Reseña | Fuente: MinutoCero |
Cuesta siempre describir con palabras las características formales y sensitivas que muestran los lienzos de esta sala cuando el artista ha asimilado perfectamente todas las influencias artísticas y estéticas que han ido marcando su evolución personal: Velázquez, Courbet, Antonio López, Golucho, entre otros.
Lo que interesa en realidad es que Roberto Ferrández ha conseguido crear un lenguaje propio con una amplitud de posibilidades significativas para expresar aquello que contempla, que es también aquello que siente. Sus lienzos describen paisajes con una notable decadencia en sus localizaciones y en las texturas que atribuye a los espacios. Ese contraste entre el vigor de algunos trazos y la sensación de abatimiento y derrota que respiran sus atmósferas nos conduce a una evidencia en su pintura: el contraste entre dos mundos.

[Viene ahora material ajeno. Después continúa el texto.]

--- src/rtl/fetch_sequencer_if.sv ---
// Instruction-memory and datapath-issue bus between the fetch sequencer
// (master) and the program memory / datapath (slave).
interface fetch_sequencer_if #(
  parameter int ADDR_W  = 4,
  parameter int INSTR_W = 20
);
  logic [ADDR_W-1:0]  imem_addr;
  logic [INSTR_W-1:0] imem_instr;
  logic               exec_valid;
  logic               exec_ready;
  logic [3:0]         exec_opcode;
  logic [7:0]         exec_op1;
  logic [7:0]         exec_op2;
  logic               exec_done;

  modport master (
    output imem_addr, exec_valid, exec_opcode, exec_op1, exec_op2,
    input  imem_instr, exec_ready, exec_done
  );

  modport slave (
    input  imem_addr, exec_valid, exec_opcode, exec_op1, exec_op2,
    output imem_instr, exec_ready, exec_done
  );
endinterface

--- src/rtl/fetch_sequencer.sv ---
// Instruction fetch/issue controller. Owns the program counter, latches each
// instruction, executes JMP/HALT locally and hands every other instruction to
// the datapath with a valid/ready handshake followed by a done pulse.
module fetch_sequencer #(
  parameter int         ADDR_W  = 4,
  parameter int         INSTR_W = 20,
  parameter logic [3:0] JMP_OP  = 4'b1110,
  parameter logic [3:0] HALT_OP = 4'b1111
) (
  input  logic                 clk,
  input  logic                 rst_n,
  input  logic                 start,
  fetch_sequencer_if.master    bus,
  output logic [ADDR_W-1:0]    pc,
  output logic                 halted,
  output logic [7:0]           retired
);

  typedef enum logic [2:0] {
    ST_IDLE   = 3'd0,
    ST_FETCH  = 3'd1,
    ST_DECODE = 3'd2,
    ST_ISSUE  = 3'd3,
    ST_WAIT   = 3'd4,
    ST_HALTED = 3'd5
  } state_t;

  state_t             state_r, state_nx_s;
  logic [ADDR_W-1:0]  pc_r, pc_nx_s;
  logic [INSTR_W-1:0] ir_r, ir_nx_s;
  logic [7:0]         retired_r, retired_nx_s;
  logic               exec_valid_r;
  logic               halted_r;
  logic [3:0]         opcode_s;

  // Retired counter increment that sticks at its maximum instead of wrapping.
  function automatic logic [7:0] sat_inc(input logic [7:0] value);
    if (value == 8'hFF) begin
      return 8'hFF;
    end else begin
      return value + 8'd1;
    end
  endfunction

  assign opcode_s = ir_r[INSTR_W-1 -: 4];

  // Next-state, program counter, instruction register and retire-count logic.
  always_comb begin
    state_nx_s   = state_r;
    pc_nx_s      = pc_r;
    ir_nx_s      = ir_r;
    retired_nx_s = retired_r;
    case (state_r)
      ST_IDLE: begin
        pc_nx_s = {ADDR_W{1'b0}};
        if (start) begin
          state_nx_s = ST_FETCH;
        end else begin
          state_nx_s = ST_IDLE;
        end
      end
      ST_FETCH: begin
        ir_nx_s    = bus.imem_instr;
        state_nx_s = ST_DECODE;
      end
      ST_DECODE: begin
        if (opcode_s == HALT_OP) begin
          state_nx_s = ST_HALTED;
        end else if (opcode_s == JMP_OP) begin
          // Target comes from the low bits of op1; the rest is ignored.
          pc_nx_s      = ir_r[8 +: ADDR_W];
          retired_nx_s = sat_inc(retired_r);
          state_nx_s   = ST_FETCH;
        end else begin
          state_nx_s = ST_ISSUE;
        end
      end
      ST_ISSUE: begin
        if (bus.exec_ready) begin
          state_nx_s = ST_WAIT;
        end else begin
          state_nx_s = ST_ISSUE;
        end
      end
      ST_WAIT: begin
        if (bus.exec_done) begin
          pc_nx_s      = pc_r + {{(ADDR_W-1){1'b0}}, 1'b1};
          retired_nx_s = sat_inc(retired_r);
          state_nx_s   = ST_FETCH;
        end else begin
          state_nx_s = ST_WAIT;
        end
      end
      ST_HALTED: begin
        if (start) begin
          pc_nx_s    = {ADDR_W{1'b0}};
          state_nx_s = ST_FETCH;
        end else begin
          state_nx_s = ST_HALTED;
        end
      end
      default: begin
        pc_nx_s    = {ADDR_W{1'b0}};
        state_nx_s = ST_IDLE;
      end
    endcase
  end

  // FSM state register.
  always_ff @(posedge clk or negedge rst_n) begin
    if (!rst_n) begin
      state_r <= ST_IDLE;
    end else begin
      state_r <= state_nx_s;
    end
  end

  // Datapath registers; valid/halted are registered decodes of the next state.
  always_ff @(posedge clk or negedge rst_n) begin
    if (!rst_n) begin
      pc_r         <= {ADDR_W{1'b0}};
      ir_r         <= {INSTR_W{1'b0}};
      retired_r    <= 8'd0;
      exec_valid_r <= 1'b0;
      halted_r     <= 1'b0;
    end else begin
      pc_r         <= pc_nx_s;
      ir_r         <= ir_nx_s;
      retired_r    <= retired_nx_s;
      exec_valid_r <= (state_nx_s == ST_ISSUE);
      halted_r     <= (state_nx_s == ST_HALTED);
    end
  end

  assign bus.imem_addr   = pc_r;
  assign bus.exec_valid  = exec_valid_r;
  assign bus.exec_opcode = opcode_s;
  assign bus.exec_op1    = ir_r[15:8];
  assign bus.exec_op2    = ir_r[7:0];
  assign pc              = pc_r;
  assign halted          = halted_r;
  assign retired         = retired_r;

endmodule

--- src/flat_wrapper.sv ---
// flat-port wrapper written by rule: the top's interface ports become plain ports
module fetch_sequencer_flat 
#(
  parameter int         ADDR_W  = 4,
  parameter int         INSTR_W = 20,
  parameter logic [3:0] JMP_OP  = 4'b1110,
  parameter logic [3:0] HALT_OP = 4'b1111
)
  (clk, rst_n, start, pc, halted, retired, bus_imem_addr, bus_exec_valid, bus_exec_opcode, bus_exec_op1, bus_exec_op2, bus_imem_instr, bus_exec_ready, bus_exec_done);
  fetch_sequencer_if #(.ADDR_W(ADDR_W), .INSTR_W(INSTR_W)) bus_i ();
  input  logic clk;
  input  logic rst_n;
  input  logic start;
  output logic [ADDR_W-1:0] pc;
  output logic halted;
  output logic [7:0] retired;
  output wire logic [$bits(bus_i.imem_addr)-1:0] bus_imem_addr;
  output wire logic [$bits(bus_i.exec_valid)-1:0] bus_exec_valid;
  output wire logic [$bits(bus_i.exec_opcode)-1:0] bus_exec_opcode;
  output wire logic [$bits(bus_i.exec_op1)-1:0] bus_exec_op1;
  output wire logic [$bits(bus_i.exec_op2)-1:0] bus_exec_op2;
  input wire logic [$bits(bus_i.imem_instr)-1:0] bus_imem_instr;
  input wire logic [$bits(bus_i.exec_ready)-1:0] bus_exec_ready;
  input wire logic [$bits(bus_i.exec_done)-1:0] bus_exec_done;
  assign bus_imem_addr = bus_i.imem_addr;
  assign bus_exec_valid = bus_i.exec_valid;
  assign bus_exec_opcode = bus_i.exec_opcode;
  assign bus_exec_op1 = bus_i.exec_op1;
  assign bus_exec_op2 = bus_i.exec_op2;
  assign bus_i.imem_instr = bus_imem_instr;
  assign bus_i.exec_ready = bus_exec_ready;
  assign bus_i.exec_done = bus_exec_done;
  fetch_sequencer #(.ADDR_W(ADDR_W), .INSTR_W(INSTR_W), .JMP_OP(JMP_OP), .HALT_OP(HALT_OP)) u_core (.clk(clk), .rst_n(rst_n), .start(start), .bus(bus_i), .pc(pc), .halted(halted), .retired(retired));
endmodule
--- config.mk ---
export PLATFORM = sky130hd
export DESIGN_NAME = fetch_sequencer_flat
export DESIGN_NICKNAME = d
export VERILOG_FILES = /design/src/rtl/fetch_sequencer_if.sv /design/src/rtl/fetch_sequencer.sv /design/src/flat_wrapper.sv
export SDC_FILE = /design/constraint.sdc
export NUM_CORES = 1
export LEC_CHECK = 0
export CORE_UTILIZATION = 42
export CTS_CLUSTER_SIZE = 25
export DETAILED_ROUTE_END_ITERATION = 16
export PLACE_DENSITY = 0.76
export SKIP_CTS_REPAIR_TIMING = 1
export SKIP_LAST_GASP = 1
export SLEW_MARGIN = 20
export SYNTH_ARGS = -nofsm -noshare
export SYNTH_HDL_FRONTEND = slang
export SYNTH_SLANG_ARGS = --single-unit
--- constraint.sdc ---
create_clock -name clk -period 2.9 [get_ports clk]
set_input_delay 0.87 -clock clk [delete_from_list [all_inputs] [get_ports clk]]
set_output_delay 0.87 -clock clk [all_outputs]
set_load 0.02 [all_outputs]
# ---- Word level (Yosys, flattened, before mapping)
# Index checks and enable logic that the tools add are counted.
dict set report totals {
  ff_bits 37
  input_bits 25
  output_inout_bits 38
  wordCells 45
}
dict set report classes {
  n_addsub 2
  n_eq_ne 14
  muxes 17
  n_bitwise 1
  n_reduce_logical 5
}
# operator count
set ops {}
lappend ops {{$mux W8} 4}
lappend ops {{$pmux W3 S6} 1}
lappend ops {{$mux W4} 4}
lappend ops {{$pmux W4 S4} 1}
lappend ops {{$pmux W8 S2} 1}
lappend ops {{$mux W3} 4}
lappend ops {{$eq A3 B2 Y1 const B} 3}
lappend ops {{$eq A3 B3 Y1 const B} 3}
lappend ops {{$add A8 B1 Y8 const B} 1}
lappend ops {{$eq A4 B4 Y1 const B} 2}
lappend ops {{$eq A8 B8 Y1 const B} 1}
lappend ops {{$ne A2 B2 Y1 const B} 3}
lappend ops {{$reduce_and A5 Y1} 1}
lappend ops {{$add A4 B1 Y4 const B} 1}
lappend ops {{$reduce_and A4 Y1} 1}
lappend ops {{$eq A3 B1 Y1 const B} 1}
lappend ops {{$logic_not A3 Y1} 1}
lappend ops {{$mux W2} 1}
lappend ops {{$ne A2 B1 Y1 const B} 1}
lappend ops {{$reduce_bool A2 Y1} 1}
lappend ops {{$reduce_or A2 Y1} 1}
lappend ops {{$mux W1} 1}
lappend ops {{$not A1 Y1} 1}

# ---- Longest topological paths before layout
dict set report logic_depth {
  word_depth 5
  ltp_mapped 5
  ltp_nobuf 4
}

# ---- Worst setup path before layout
# OpenSTA, ideal clock, no wires.
dict set report synth_timing {
  kind {input to register}
  from {input start}
  to {register u_core.pc_r[2], in the netlist u_core.bus.imem_addr[2]}
  setup_time_ns 0.084
  arrival_ns 1.688
  required_ns 2.816
  slack_ns 1.127
  stages 4
  n_path_buf 0
  cell_sequence {mux2_2 o221ai_1 o21ai_0 o21ai_0}
}
dict set report synth_via {
  elab_chain_cells 2
}
# element line
set synth_lines {}
lappend synth_lines {{from (decl)} flat_wrapper.sv:13} ;# input logic start;
lappend synth_lines {{$ne A2 B2 Y1 (no line)} -}
lappend synth_lines {{$reduce_and A5 Y1 (no line)} -}
lappend synth_lines {{to (signal assigned)} fetch_sequencer.sv:121} ;# pc_r <= {ADDR_W{1'b0}};
lappend synth_lines {{to (signal assigned)} fetch_sequencer.sv:127} ;# pc_r <= pc_nx_s;
lappend synth_lines {{to (decl)} fetch_sequencer.sv:29} ;# logic [ADDR_W-1:0] pc_r, pc_nx_s;
# No other way between the ends.
# A chain may end at the register's enable or synchronous reset.

# ---- Worst setup path in the final report
dict set report layout_timing {
  from {register u_core.pc_r[0], in the netlist u_core.bus.imem_addr[0]}
  to {output pc[0]}
}
# element line
set layout_rtl {}
lappend layout_rtl {{to (decl)} flat_wrapper.sv:14} ;# output logic [ADDR_W-1:0] pc;
# No word-level cell between the ends.

==> summary.md <==
| Metric | Value |
|---|---|
| CTS Buf Count | `5` |
| Vias in the first global route | `1346` |
| Max Freq | `450.1 MHz` |
| Chip height | `65.75 µm` |
| Leakage power | `0.0009922 µW` |
| Non-Filler Instances | `248` |
| CP peak stage delay | `640 ps` |
| Top-count cell post-synth | `dfrtp_1` |
| Final setup vio count | `0` |
| Slew Viols, Final | `0` |
| Hold Fails Final Rpt | `0` |
| H-tree depth | `2` |
| Yosys top cell by area | `dfrtp_1` |
| Post-Syn Instances | `136` |
| GRT met2 Usage | `29.85%` |
| CP endpoint kind | `output port` |
| Clock-pin slew on the worst setup and hold paths | `70 ps` |
| Vias per cell | `5.351` |
| PD cells | `1093 nW/µm²` |
| Syn_area_per_cell | `12.55 µm²` |
| Share of layout cells above drive strength 1 | `20.50%` |
| Total track usage | `18.72%` |
| Max Cap Violations | `0` |
| Synthesis-to-finish area growth | `43.33%` |
| Dpl ws | `465.3 ps` |
| Routed wire length per instance | `14.34 µm` |
| Quantity of I/O buffers inserted on ports | `62` |
| Crit path time final | `2222 ps` |
| Unrepaired setup endpoints after global routing | `false` |
| Clock root buffer | `clkbuf_8` |
| Antenna Cells | `0` |
| Final #Nets | `226` |
| Grt ovf | `0` |
| Setup TNS | `0 ps` |
| CTS Buffer Depth | `2` |
| Max-Slew Margin vs Limit | `46.49%` |
| Fin crit share | `76.61%` |
| Final Util | `64.86%` |
| Worst Path Required | `2030 ps` |
| First-pass DRT Iterations | `4` |
| Post-Route WL | `3557 µm` |
| Post-synth EDFFs | `0` |
| Critical path type | `flop to output port` |
| Worst path cell trace | `clkdlybuf4s50_1` |
| Yosys cell types | `35` |
| Drc violations | `0` |
| Hold WC Path Type | `flop to flop` |
| Core area | `3771 µm²` |
| Critical Path Slowest Stage Cell | `clkdlybuf4s50_1` |
| Met3 usage | `7.292%` |
| Top post-synthesis cells by count | `37 x dfrtp_1, 23 x mux2_2, 8 x nand2_1` |
| Status | `finished, final reports clean` |
| Synth top area share | `54.25%` |
| Fill cells | `276` |
| Most used flip-flop cell after synthesis | `dfrtp_1` |
| Ports | `63` |
| Die area | `4322 µm²` |
| First-pass GRT wire length | `6044 µm` |
| Worst setup margin | `678.4 ps` |
| Post-route ant nets | `0` |
| CP top delay family | `buffers and inverters` |
| Largest cells by area after synthesis | `dfrtp_1 54%, mux2_2 15%, nor3b_4 2.2%` |
| First DRT Iteration DRCs | `75` |
| Number of clock sinks | `37` |
| Post-synthesis net count | `163` |
| Via count | `1327` |
| Asr flop ratio synth | `100.0%` |
| Post-synthesis sequential area ratio | `54.25%` |
| Max IR drop VDD | `717.2 µV` |
| Number of synthesized register bits | `37` |
| Initial core utilization | `45.26%` |
| Worst slew pin tran | `802.7 ps` |
| GRT busiest layer | `met2` |
| Cell Rows | `22` |
| Latest clock arrival within the worst-skew pair | `280 ps` |
| CP Launch Type | `flop` |
| CTS tree | `built` |
| Cell Area, Synth | `1707 µm²` |
| Met1 usage | `20.85%` |
| Initial antenna violation count | `0` |
| Routability Congestion | `0.8350` |
| Setup Skew | `3.596 ps` |
| Buf/Inv on CP | `1` |
| Cell Count Post-Placement | `240` |
| Power, Total | `2675 µW` |
| Worst Path Max Fanout | `6` |
| Dpl hpwl | `2662 µm` |
| Critical Path AT | `1350 ps` |
| Die width | `65.75 µm` |
| Synth Warn # | `0` |
| Pin count of the biggest net entering global routing | `38` |
==> area by class of cell <==
| class | count | area [µm²] | share of cell area [%] |
|---|---|---|---|
| clock buffers | 7 | 96.34 | 3.939 |
| clock inverters | 1 | 5.005 | 0.2046 |
| inverters | 2 | 7.507 | 0.3069 |
| multi-input cells | 90 | 728.2 | 29.77 |
| flip-flops and latches | 37 | 925.9 | 37.85 |
| well taps | 48 | 60.06 | 2.455 |
| repair buffers | 63 | 623.1 | 25.47 |
==> worst paths after layout <==
kind,cells past startpoint,startpoint,slack (ps),to
min reg2reg,1,u_core.ir_r[12],510,u_core.ir_r[12]
max,1,u_core.bus.imem_addr[0],680,pc[0]
max in group asynchronous,1,rst_n,1720,u_core.retired[2]
max reg2reg,4,u_core.state_r[0],1050,u_core.retired[5]
min,1,u_core.ir_r[12],510,u_core.ir_r[12]
min in group asynchronous,1,rst_n,670,u_core.ir_r[15]
==> report_power, final <==
| group | total (µW) | leakage, µW | switching, µW | internal (µW) |
|---|---|---|---|---|
| Sequential | 953 | 0.000454 | 215 | 738 |
| Clock | 383 | 0.0000542 | 168 | 215 |
| Combinational | 1340 | 0.000484 | 620 | 719 |
==> cells in the final DEF, fill, tap and decap left out <==
cell / count
nand3_1: 3
o21ai_0: 7
a211oi_1: 1
nor3b_4: 2
clkbuf_8: 7
o22a_1: 1
nor2b_1: 1
nand4_1: 1
mux2i_1: 1
or3b_2: 1
buf_2: 1
a32oi_1: 1
o221ai_1: 1
and4_1: 1
dfrtp_1: 37
a22oi_1: 2
a21oi_1: 5
clkdlybuf4s50_1: 61
a21boi_0: 1
clkinv_2: 1
or2b_1: 2
nand2b_1: 4
inv_1: 2
nor3_1: 2
buf_4: 1
ha_1: 2
nor2_1: 6
nor4_2: 2
mux2_2: 23
a22oi_2: 1
o22ai_1: 2
or2_2: 1
and2_1: 1
a22o_2: 1
a31oi_1: 1
nand2_1: 8
mux2_1: 3
and4b_1: 2
==> logic make-up (layout without fill, tap and decap cells) <==
| kind of cell | after synthesis | in the layout | synth area share [%] |
|---|---|---|---|
| mux | 27 | 27 | 17.74 |
| buf+inv | 9 | 73 | 3.079 |
| flops | 37 | 37 | 54.25 |
| fa+ha+maj | 2 | 2 | 1.466 |
| simple gates | 37 | 37 | 14.22 |
| compound gates | 24 | 24 | 9.237 |
==> per-stage QoR <==
| step | cell area, µm² | hold slack, ps |
|---|---|---|
| after floorplan | 1707 | 574.4 |
| after global placement | 2345 | 489.4 |
| after detailed placement | 2345 | 495.5 |
| after CTS | 2446 | 511.9 |
| after global routing | 2446 | 518.9 |
| final | 2446 | 507.3 |
==> layer usage <==
layer  vias to the layer above  share of wire (%)  wire length (µm)
li1                        617                  -                 -
met1                       639                 39              1403
met2                        57                 48              1721
met3                        14                9.0               320
met4                         0                3.1               112
met5                         -                  0                 0
==> sequential cells by signal, summed over array words and instances, names as in the netlist <==
| register | count |
|---|---|
| u_core.ir_r | 20 |
| u_core.retired | 8 |
| u_core.bus.imem_addr | 4 |
| u_core.state_r | 3 |
| u_core.bus.exec_valid | 1 |
| u_core.halted | 1 |
Note: power is estimated with default switching activity, not from simulation.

Hay un mundo que existe y un mundo que Ferrández Gil interpreta. Ahora bien la verdadera naturaleza de su pintura es precisamente llevarnos a esa incógnita donde lo que se interpreta quizá es lo que existe en verdad, más allá de lo real y de lo tangible. Ese es el momento en que el espectador asume la complejidad de su pintura, como inacabada, aparentemente realista, porque denota contextos reconocibles, pero también se suman nuevos matices a propósito de un mundo que se crea y se destruye como es el propio paisaje o la dinámica de los espacios urbanos.
La pintura de Ferrández Gil se asoma al mundo, no para extraer lo más significativo de la realidad, sino para recoger aquello que al espectador y al pintor les interesa para trascender la realidad y buscar nuevos significados simbólicos a esa realidad que nos concierne.